On Sunday, the West Division rivals will meet for the third time in four weeks, deciding once and for all who gets to advance to the second round of the Grey Cup Playoffs.
What happens when polar opposites clash? The Stamps and Bombers couldn’t be more different, with Calgary leaning on a prolific passing attack led by Bo Levi Mitchell and a duo of 1,000-yard receivers in Reggie Begelton and Eric Rogers.
The Bombers, on the other hand, are built to win on the ground, led by league leading rusher Andrew Harris and a defence allowing an incredible 64.2 yards per game via the run.
Adding a wrinkle to Sunday’s game is the presence of Zach Collaros, whose second half touchdown led Winnipeg over Calgary in Collaros’ debut in Week 20. The duo of Collaros and Chris Streveler could be a handful for Calgary’s defence.
What will be the difference in Sunday’s Western Semi? CFL.ca has the numbers you need to know:
Dating back to 1958, only one team — the 1995 Stampeders — has allowed fewer rushing yards than the 2019 Winnipeg Blue Bombers. Richie Hall’s defence has suffocated opposing offences, giving up just 4.5 yards per attempt, nine total touchdowns and 14 attempts per game.
The Stamps couldn’t run the ball against the Bombers this season, averaging 44.7 yards per outing in three head to head contests. Meanwhile, Calgary possesses the CFL’s worst-ranked rushing attack in 2019, with 73.4 yards per game and just 269 attempts on the season.
For Calgary, struggles on the ground are uncharacteristic of a Dave Dickenson coached team, one that usually ranks among the top rushing teams in the CFL. However, with Bo Levi Mitchell playing some of the best football of his career, the Stamps’ offence hasn’t really suffered.
While Don Jackson looks to regain his starting job and re-establish the run in Calgary, the Stamps are likely to lean more on their passing attack, led by receiving stars Eric Rogers and Reggie Begelton.

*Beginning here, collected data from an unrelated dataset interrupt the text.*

### config.mk
export PLATFORM = sky130hd
export DESIGN_NAME = vend_change_dispenser
export DESIGN_NICKNAME = d
export VERILOG_FILES = /design/src/rtl/vend_pkg.sv /design/src/rtl/vend_pend_counter.sv /design/src/rtl/vend_change_dispenser.sv
export SDC_FILE = /design/constraint.sdc
export NUM_CORES = 1
export LEC_CHECK = 0
export CAP_MARGIN = 20
export CORE_UTILIZATION = 59
export DETAILED_ROUTE_END_ITERATION = 6
export PLACE_DENSITY_LB_ADDON = 0.05
export SYNTH_ARGS = -nofsm -noshare
export SYNTH_HDL_FRONTEND = slang
export SYNTH_HIERARCHICAL = 1
export SYNTH_SLANG_ARGS = --single-unit
### constraint.sdc
create_clock -name clk -period 3.17 [get_ports clk]
set_input_delay 0.317 -clock clk [delete_from_list [all_inputs] [get_ports clk]]
set_output_delay 0.317 -clock clk [all_outputs]
set_load 0.1 [all_outputs]
### src/rtl/vend_pkg.sv
// Shared codes and types for the vending machine change dispenser.
// Change codes, FSM state encoding and hopper selection.
package vend_pkg;

    localparam logic [1:0] CHG_NONE = 2'b00;
    localparam logic [1:0] CHG_5    = 2'b01;
    localparam logic [1:0] CHG_10   = 2'b10;

    typedef enum logic [2:0] {
        IDLE,
        DRIVE,
        WAIT_SENSE,
        GAP,
        FAULT
    } state_t;

    typedef enum logic {
        SEL_5,
        SEL_10
    } coin_sel_t;

endpackage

In any case, the run game presents an obvious mismatch in favour of the Winnipeg. So can the Bombers take advantage?
No matter who wins, you can expect the Bombers and Stampeders to go down to the wire. That’s been the theme between these two teams this season, with Winnipeg taking two victories by a combined margin of three points. The Stampeders’ lone win, meanwhile, was by four points — a total difference of just a single point in the season series.
With the game on the line, who has the edge? For the Stamps, Bo Levi Mitchell is no stranger to close games, leading the CFL in all-time quarterback winning percentage. This season alone, 13 of the Stampeders’ 18 contests have been settled by only a single score.
Zach Collaros, on the other hand, knows how to beat Calgary. The Bombers’ veteran, who has 74 career games on his resume, has a personal three-game winning streak against the Stampeders. Most recently, Collaros completed 22 of 28 passes vs the Stamps, including a game-winning fourth quarter touchdown pass.
For two teams that have had plenty of last-minute drama in 2019, there’s no reason to expect anything different in Sunday’s semi-final.
A strained pectoral was cause for concern for Stamps fans, as Bo Levi Mitchell missed seven starts and even endured a setback on his way back to the lineup. But the franchise quarterback returned for September, winning his next four starts while showing no worse for wear.
Mitchell has won two Grey Cups, two Most Outstanding Player awards, and is the CFL’s all-time win percentage leader. Yet those close to the team argue the 29-year-old has never thrown the ball better than right now. Since returning from injury, Mitchell has averaged 326 passing yards per game.
Moreover, Mitchell has owned the Bombers over the last five meetings, dating back to the start of 2018. Over that span, the Stampeders’ quarterback has thrown for 14 touchdowns and just one interception against Winnipeg, averaging 325 yards per game, 8.8 yards per attempt and compiling a sterling QB rating of 115.0.
It’s no secret, 2019 has been a year of transition for the Calgary Stampeders, who lost roughly two thirds of their starting defence along with key offensive contributors. But it’s hard to argue with their long-term investment at quarterback. Given the Bombers’ struggles defending the pass — they’ve allowed 303 yards per game through the air and a league-high 32 completions of 30-plus yards — the Calgary offence is expected to take flight.